Well, only if I want to be doing remote support for her again.
I don’t know how quickly that change is happening, but sure, that would also be an option.
I personally would like to see some better tools for managing polkit, though; asking anyone to go through and tweak XML configuration files is a bit much (at least, that’s what I recall was necessary). I’ve never felt that it was very well documented, so even knowing what you can do with it requires a ton of digging.
I think the first problem is that too many things require a password. run0 might be a way around that, or maybe it’s more of a Policykit thing, or both.
For an operating system that gained fame for the existence of a graphical tool (and ncurses) like YaST, modern versions rely too much on the terminal.

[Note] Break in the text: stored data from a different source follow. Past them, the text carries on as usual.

`config.mk`:
```
export PLATFORM = sky130hd
export DESIGN_NAME = key_debounce_bank
export DESIGN_NICKNAME = d
export VERILOG_FILES = /design/src/rtl/key_debounce_bank.sv
export SDC_FILE = /design/constraint.sdc
export NUM_CORES = 1
export LEC_CHECK = 0
export CAP_MARGIN = 30
export CORE_MARGIN = 2
export CORE_UTILIZATION = 52
export DETAILED_ROUTE_END_ITERATION = 8
export GPL_ROUTABILITY_DRIVEN = 0
export PLACE_DENSITY = 0.79
export SLEW_MARGIN = 20
export SYNTH_ARGS = -nofsm -noshare
export SYNTH_HDL_FRONTEND = slang
export SYNTH_SLANG_ARGS = --single-unit
```
`constraint.sdc`:
```
create_clock -name clk -period 1.7 [get_ports clk]
set_clock_uncertainty 0.1 [all_clocks]
set_input_delay 0.425 -clock clk [delete_from_list [all_inputs] [get_ports clk]]
set_output_delay 0.425 -clock clk [all_outputs]
set_load 0.02 [all_outputs]
```
$ cat config.mk
export PLATFORM = sky130hd
export DESIGN_NAME = reg_scoreboard
export DESIGN_NICKNAME = d
export VERILOG_FILES = /design/src/rtl/reg_scoreboard_pkg.sv /design/src/rtl/binary_to_onehot_32bit.sv /design/src/rtl/scoreboard_counter.sv /design/src/rtl/reg_scoreboard.sv
export SDC_FILE = /design/constraint.sdc
export NUM_CORES = 1
export LEC_CHECK = 0
export CAP_MARGIN = 15
export CORE_ASPECT_RATIO = 1.1
export CORE_MARGIN = 2
export CORE_UTILIZATION = 25
export DETAILED_ROUTE_END_ITERATION = 10
export GPL_TIMING_DRIVEN = 0
export HOLD_SLACK_MARGIN = 0.06
export PLACE_DENSITY = 0.46
export RECOVER_POWER = 25
export SLEW_MARGIN = 20
export SYNTH_ARGS = -nofsm -noshare
export SYNTH_HDL_FRONTEND = slang
export SYNTH_SLANG_ARGS = --single-unit
$ cat constraint.sdc
create_clock -name i_clk -period 13.8 [get_ports i_clk]
set_input_delay 2.76 -clock i_clk [delete_from_list [all_inputs] [get_ports i_clk]]
set_output_delay 2.76 -clock i_clk [all_outputs]
set_load 0.02 [all_outputs]
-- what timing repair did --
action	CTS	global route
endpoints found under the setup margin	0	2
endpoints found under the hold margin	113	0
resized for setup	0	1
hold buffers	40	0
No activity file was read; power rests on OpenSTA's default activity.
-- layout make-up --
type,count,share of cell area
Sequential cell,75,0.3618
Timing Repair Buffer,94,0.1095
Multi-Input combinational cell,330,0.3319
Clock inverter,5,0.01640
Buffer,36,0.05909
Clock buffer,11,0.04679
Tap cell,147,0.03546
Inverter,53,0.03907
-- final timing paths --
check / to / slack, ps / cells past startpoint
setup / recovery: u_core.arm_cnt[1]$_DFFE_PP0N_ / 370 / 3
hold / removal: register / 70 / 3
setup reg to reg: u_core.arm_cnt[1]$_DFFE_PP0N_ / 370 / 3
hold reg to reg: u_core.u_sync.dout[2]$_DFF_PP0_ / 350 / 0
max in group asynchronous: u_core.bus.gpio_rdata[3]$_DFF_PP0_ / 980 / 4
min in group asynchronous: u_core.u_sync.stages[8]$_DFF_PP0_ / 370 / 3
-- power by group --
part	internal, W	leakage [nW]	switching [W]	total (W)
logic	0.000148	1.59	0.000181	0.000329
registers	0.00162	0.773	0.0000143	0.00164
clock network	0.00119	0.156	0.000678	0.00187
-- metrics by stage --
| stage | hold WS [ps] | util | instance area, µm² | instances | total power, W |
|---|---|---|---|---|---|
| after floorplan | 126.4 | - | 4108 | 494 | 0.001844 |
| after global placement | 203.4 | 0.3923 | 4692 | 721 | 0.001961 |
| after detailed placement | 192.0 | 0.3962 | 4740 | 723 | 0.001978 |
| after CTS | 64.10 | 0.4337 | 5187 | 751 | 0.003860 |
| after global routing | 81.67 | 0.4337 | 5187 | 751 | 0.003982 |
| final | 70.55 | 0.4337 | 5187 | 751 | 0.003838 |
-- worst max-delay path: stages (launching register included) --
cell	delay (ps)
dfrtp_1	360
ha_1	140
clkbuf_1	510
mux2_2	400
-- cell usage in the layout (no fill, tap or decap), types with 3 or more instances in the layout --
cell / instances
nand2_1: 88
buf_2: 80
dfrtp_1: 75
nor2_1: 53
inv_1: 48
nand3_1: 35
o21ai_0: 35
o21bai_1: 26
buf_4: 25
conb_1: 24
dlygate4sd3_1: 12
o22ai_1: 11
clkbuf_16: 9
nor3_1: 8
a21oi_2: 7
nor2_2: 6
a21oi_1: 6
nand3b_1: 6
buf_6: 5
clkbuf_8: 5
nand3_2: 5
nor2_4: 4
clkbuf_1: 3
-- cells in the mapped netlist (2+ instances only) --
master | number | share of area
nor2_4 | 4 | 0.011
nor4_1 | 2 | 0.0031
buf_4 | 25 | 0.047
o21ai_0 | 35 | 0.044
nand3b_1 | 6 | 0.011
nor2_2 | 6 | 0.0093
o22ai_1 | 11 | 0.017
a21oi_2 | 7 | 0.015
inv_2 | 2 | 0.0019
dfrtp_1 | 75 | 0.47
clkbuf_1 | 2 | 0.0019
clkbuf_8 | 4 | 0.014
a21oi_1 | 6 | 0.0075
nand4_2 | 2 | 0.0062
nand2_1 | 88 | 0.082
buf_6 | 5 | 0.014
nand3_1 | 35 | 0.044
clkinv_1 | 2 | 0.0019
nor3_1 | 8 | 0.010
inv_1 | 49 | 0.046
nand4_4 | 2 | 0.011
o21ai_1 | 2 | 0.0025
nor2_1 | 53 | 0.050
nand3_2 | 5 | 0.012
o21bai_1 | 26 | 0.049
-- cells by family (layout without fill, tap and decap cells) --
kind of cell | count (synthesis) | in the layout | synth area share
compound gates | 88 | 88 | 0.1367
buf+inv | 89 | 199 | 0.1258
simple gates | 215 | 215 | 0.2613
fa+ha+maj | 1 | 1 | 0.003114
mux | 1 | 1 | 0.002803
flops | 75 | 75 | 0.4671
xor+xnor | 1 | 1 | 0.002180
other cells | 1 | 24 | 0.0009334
### config.mk
export PLATFORM = sky130hd
export DESIGN_NAME = inst_fetch_buffer
export DESIGN_NICKNAME = d
export VERILOG_FILES = /design/src/rtl/inst_fetch_buffer.sv
export SDC_FILE = /design/constraint.sdc
export NUM_CORES = 2
export LEC_CHECK = 0
export CORE_ASPECT_RATIO = 0.9
export CORE_MARGIN = 2
export CORE_UTILIZATION = 55
export CTS_BUF_LIST = sky130_fd_sc_hd__clkbuf_4 sky130_fd_sc_hd__clkbuf_8 sky130_fd_sc_hd__clkbuf_16
export CTS_CLUSTER_DIAMETER = 200
export DETAILED_ROUTE_END_ITERATION = 10
export DONT_BUFFER_PORTS = 1
export GPL_ROUTABILITY_DRIVEN = 1
export PLACE_DENSITY = 0.73
export SLEW_MARGIN = 15
export SYNTH_ARGS = -nofsm -noshare
export SYNTH_HDL_FRONTEND = slang
export SYNTH_SLANG_ARGS = --single-unit
### constraint.sdc
create_clock -name clk -period 22.5 [get_ports clk]
set_input_delay 3.375 -clock clk [delete_from_list [all_inputs] [get_ports clk]]
set_output_delay 3.375 -clock clk [all_outputs]
set_load 0.03 [all_outputs]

We have YaST → Security and Users → Security Center, which in my opinion is where these things should be handled.
The PolicyKit documentation is sufficient for anyone with minimal programming experience (any language) to adapt examples in documentation or existing files. What is not documented is details provided by individual applications together with request that can be used to affect decisions. Without these details it is all or nothing. So far I have not seen any project documenting them anywhere except sources.
But yes, minimal programming experience is needed and to do anything non-trivial you need JavaScript knowledge.
And PolicyKit does not support “confirm mode”. If you need authentication you must authenticate in full with password.
Which is really too much to ask for general users, and even for those with some JS programming experience (I have some, but I’m not great with async coding, even though I’ve written code in probably 20 different languages). It really should be handled by an engine that has configuration settings, IMO.
Right, but the implementation of the rules themselves (in /etc/polkit-1/rules.d/0-default-privs.rules is still all Javascript, and at least as far as I’ve ever found, the only way to know what those default rules are is to read the source.
It’s not a very user-friendly setup. It is very flexible, if you can unravel how to do exactly what you want to do. But it’s about 3 times more difficult than, say, using Regedit on Windows to tweak your configuration (which is something I thought should never have been necessary on Windows).
I know the goal is to have sane defaults for all users and to provide options to choose for those with more/less relaxed needs, but take procedure 18.1 on that page for example: <action-id> is defined in that procedure, but where does one find out what the value is that they need? I don’t see any explanation on that page of the docs on how to actually start trying to figure out what the value is.
It’s a powerful framework, but it’s stymied by a lack of comprehensive documentation.
The docs at polkit: polkit Reference Manual also don’t provide much additional information, and are written for developers, not users.
That’s what I already said. PolicyKit is mechanism. It does what applications tell it to do. Ideally each application has to provide the list of actions and their exact semantic. No application I am aware of does it.
Blaming PolicyKit makes no sense. PolicyKit does not and cannot have exhaustive list of all actions, so you cannot expect its documentation to provide it. As a mechanism it does its job and is sufficiently documented. It is not PolicyKit fault that those using it do not document how they use it.
Well, at least then we agree there’s an issue here.
It seems to me that the Freedesktop project should provide a default set of documentation for standard applications (what constitutes a “standard application” could be debatable, sure). Or some sort of initiative for applications that use polkit to register that they use it and how they use it so the information is centralized for easy user consumption.
If I were a sysadmin I would be all right and proper with my sudo powers. As it is first thing I do in the terminal is hit su and live dangerously. So far so good.